Saved data entries:
---*---
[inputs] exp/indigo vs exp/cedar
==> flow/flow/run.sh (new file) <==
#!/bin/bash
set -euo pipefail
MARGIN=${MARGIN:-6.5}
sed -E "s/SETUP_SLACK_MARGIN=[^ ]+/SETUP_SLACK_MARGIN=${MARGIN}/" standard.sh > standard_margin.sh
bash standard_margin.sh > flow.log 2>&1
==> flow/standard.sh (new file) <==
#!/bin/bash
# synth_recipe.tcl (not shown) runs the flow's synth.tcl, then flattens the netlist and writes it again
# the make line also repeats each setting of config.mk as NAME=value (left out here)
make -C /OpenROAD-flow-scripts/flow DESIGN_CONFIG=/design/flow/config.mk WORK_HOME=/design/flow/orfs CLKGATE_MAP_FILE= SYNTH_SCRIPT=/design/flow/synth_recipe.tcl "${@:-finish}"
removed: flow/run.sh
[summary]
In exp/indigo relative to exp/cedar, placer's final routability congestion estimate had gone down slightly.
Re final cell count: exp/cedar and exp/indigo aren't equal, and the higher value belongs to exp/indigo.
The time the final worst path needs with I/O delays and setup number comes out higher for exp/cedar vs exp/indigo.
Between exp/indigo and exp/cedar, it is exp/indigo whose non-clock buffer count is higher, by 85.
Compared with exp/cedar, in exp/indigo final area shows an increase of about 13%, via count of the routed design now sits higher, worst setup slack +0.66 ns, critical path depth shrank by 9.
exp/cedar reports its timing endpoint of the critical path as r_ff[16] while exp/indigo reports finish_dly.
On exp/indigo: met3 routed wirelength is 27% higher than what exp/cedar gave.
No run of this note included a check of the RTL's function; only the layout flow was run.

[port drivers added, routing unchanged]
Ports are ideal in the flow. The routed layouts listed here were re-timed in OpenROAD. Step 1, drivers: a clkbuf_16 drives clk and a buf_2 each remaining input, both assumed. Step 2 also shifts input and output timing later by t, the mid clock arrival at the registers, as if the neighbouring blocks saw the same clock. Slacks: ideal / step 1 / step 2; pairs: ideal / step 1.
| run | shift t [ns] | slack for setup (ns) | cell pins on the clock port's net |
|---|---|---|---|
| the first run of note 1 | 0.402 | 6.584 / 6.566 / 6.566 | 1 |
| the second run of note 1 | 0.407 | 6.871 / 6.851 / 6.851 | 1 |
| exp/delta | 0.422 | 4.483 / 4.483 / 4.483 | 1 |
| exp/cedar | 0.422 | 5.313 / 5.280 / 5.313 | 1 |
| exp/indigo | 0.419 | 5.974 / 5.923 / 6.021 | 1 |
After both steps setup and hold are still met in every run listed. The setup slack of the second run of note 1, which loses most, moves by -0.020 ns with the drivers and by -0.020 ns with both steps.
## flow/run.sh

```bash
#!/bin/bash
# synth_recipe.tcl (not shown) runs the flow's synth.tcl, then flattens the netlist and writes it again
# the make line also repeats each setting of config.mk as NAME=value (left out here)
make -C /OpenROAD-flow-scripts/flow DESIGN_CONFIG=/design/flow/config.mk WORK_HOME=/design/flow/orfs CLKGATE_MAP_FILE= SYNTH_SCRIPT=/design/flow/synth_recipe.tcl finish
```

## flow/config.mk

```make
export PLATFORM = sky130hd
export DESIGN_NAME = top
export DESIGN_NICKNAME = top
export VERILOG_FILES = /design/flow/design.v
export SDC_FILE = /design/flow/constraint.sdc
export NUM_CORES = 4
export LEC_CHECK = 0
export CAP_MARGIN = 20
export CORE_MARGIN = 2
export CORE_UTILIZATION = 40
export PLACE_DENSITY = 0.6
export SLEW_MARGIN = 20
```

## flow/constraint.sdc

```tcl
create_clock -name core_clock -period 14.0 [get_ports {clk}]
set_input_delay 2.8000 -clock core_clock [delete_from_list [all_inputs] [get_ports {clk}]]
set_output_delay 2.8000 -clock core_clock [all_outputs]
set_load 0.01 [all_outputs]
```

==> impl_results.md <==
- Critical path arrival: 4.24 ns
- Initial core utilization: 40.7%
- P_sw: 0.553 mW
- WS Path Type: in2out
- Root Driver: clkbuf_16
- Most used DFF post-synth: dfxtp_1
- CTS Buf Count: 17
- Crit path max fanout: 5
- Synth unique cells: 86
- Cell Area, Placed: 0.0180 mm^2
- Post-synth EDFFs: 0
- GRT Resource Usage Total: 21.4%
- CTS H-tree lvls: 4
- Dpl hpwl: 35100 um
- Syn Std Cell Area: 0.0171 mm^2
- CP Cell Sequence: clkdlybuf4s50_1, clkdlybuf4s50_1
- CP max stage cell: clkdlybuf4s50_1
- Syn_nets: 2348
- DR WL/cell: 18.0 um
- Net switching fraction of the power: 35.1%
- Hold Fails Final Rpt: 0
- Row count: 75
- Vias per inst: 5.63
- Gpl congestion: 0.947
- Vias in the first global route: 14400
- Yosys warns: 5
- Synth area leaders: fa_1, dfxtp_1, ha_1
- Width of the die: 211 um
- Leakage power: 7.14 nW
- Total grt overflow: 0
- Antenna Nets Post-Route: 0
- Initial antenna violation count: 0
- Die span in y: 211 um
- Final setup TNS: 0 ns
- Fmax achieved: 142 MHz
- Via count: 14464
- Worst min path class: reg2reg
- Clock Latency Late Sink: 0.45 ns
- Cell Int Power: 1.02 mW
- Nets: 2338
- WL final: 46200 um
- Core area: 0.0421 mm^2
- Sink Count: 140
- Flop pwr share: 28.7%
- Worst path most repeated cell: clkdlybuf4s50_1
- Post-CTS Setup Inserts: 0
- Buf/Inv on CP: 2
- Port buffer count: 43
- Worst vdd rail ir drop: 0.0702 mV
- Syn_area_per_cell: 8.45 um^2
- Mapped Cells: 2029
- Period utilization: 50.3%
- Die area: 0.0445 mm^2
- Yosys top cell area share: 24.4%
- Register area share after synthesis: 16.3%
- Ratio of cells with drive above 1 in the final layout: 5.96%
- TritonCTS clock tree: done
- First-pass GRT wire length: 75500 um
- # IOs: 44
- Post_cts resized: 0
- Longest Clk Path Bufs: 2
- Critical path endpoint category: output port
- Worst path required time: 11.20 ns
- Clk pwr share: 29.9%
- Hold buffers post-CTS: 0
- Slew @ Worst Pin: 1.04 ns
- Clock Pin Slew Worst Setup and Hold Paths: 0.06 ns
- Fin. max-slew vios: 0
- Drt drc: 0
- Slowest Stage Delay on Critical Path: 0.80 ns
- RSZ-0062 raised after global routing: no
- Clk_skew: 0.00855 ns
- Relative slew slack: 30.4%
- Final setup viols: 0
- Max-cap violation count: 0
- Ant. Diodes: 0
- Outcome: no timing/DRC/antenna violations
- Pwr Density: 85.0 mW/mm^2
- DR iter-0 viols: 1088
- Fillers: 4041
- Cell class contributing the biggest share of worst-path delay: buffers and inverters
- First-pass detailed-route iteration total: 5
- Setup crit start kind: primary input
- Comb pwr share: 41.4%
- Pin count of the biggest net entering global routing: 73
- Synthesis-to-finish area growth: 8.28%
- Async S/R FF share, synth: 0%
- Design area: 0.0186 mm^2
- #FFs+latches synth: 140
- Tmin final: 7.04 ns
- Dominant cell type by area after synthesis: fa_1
---*---
→ WHAT IS BEING ASKED: Extract the first line above and each line after it up to and including the one with "[port drivers added, routing unchanged]", please, exactly and with nothing else.

→ YOUR RESPONSE:
[inputs] exp/indigo vs exp/cedar
==> flow/flow/run.sh (new file) <==
#!/bin/bash
set -euo pipefail
MARGIN=${MARGIN:-6.5}
sed -E "s/SETUP_SLACK_MARGIN=[^ ]+/SETUP_SLACK_MARGIN=${MARGIN}/" standard.sh > standard_margin.sh
bash standard_margin.sh > flow.log 2>&1
==> flow/standard.sh (new file) <==
#!/bin/bash
# synth_recipe.tcl (not shown) runs the flow's synth.tcl, then flattens the netlist and writes it again
# the make line also repeats each setting of config.mk as NAME=value (left out here)
make -C /OpenROAD-flow-scripts/flow DESIGN_CONFIG=/design/flow/config.mk WORK_HOME=/design/flow/orfs CLKGATE_MAP_FILE= SYNTH_SCRIPT=/design/flow/synth_recipe.tcl "${@:-finish}"
removed: flow/run.sh
[summary]
In exp/indigo relative to exp/cedar, placer's final routability congestion estimate had gone down slightly.
Re final cell count: exp/cedar and exp/indigo aren't equal, and the higher value belongs to exp/indigo.
The time the final worst path needs with I/O delays and setup number comes out higher for exp/cedar vs exp/indigo.
Between exp/indigo and exp/cedar, it is exp/indigo whose non-clock buffer count is higher, by 85.
Compared with exp/cedar, in exp/indigo final area shows an increase of about 13%, via count of the routed design now sits higher, worst setup slack +0.66 ns, critical path depth shrank by 9.
exp/cedar reports its timing endpoint of the critical path as r_ff[16] while exp/indigo reports finish_dly.
On exp/indigo: met3 routed wirelength is 27% higher than what exp/cedar gave.
No run of this note included a check of the RTL's function; only the layout flow was run.

[port drivers added, routing unchanged]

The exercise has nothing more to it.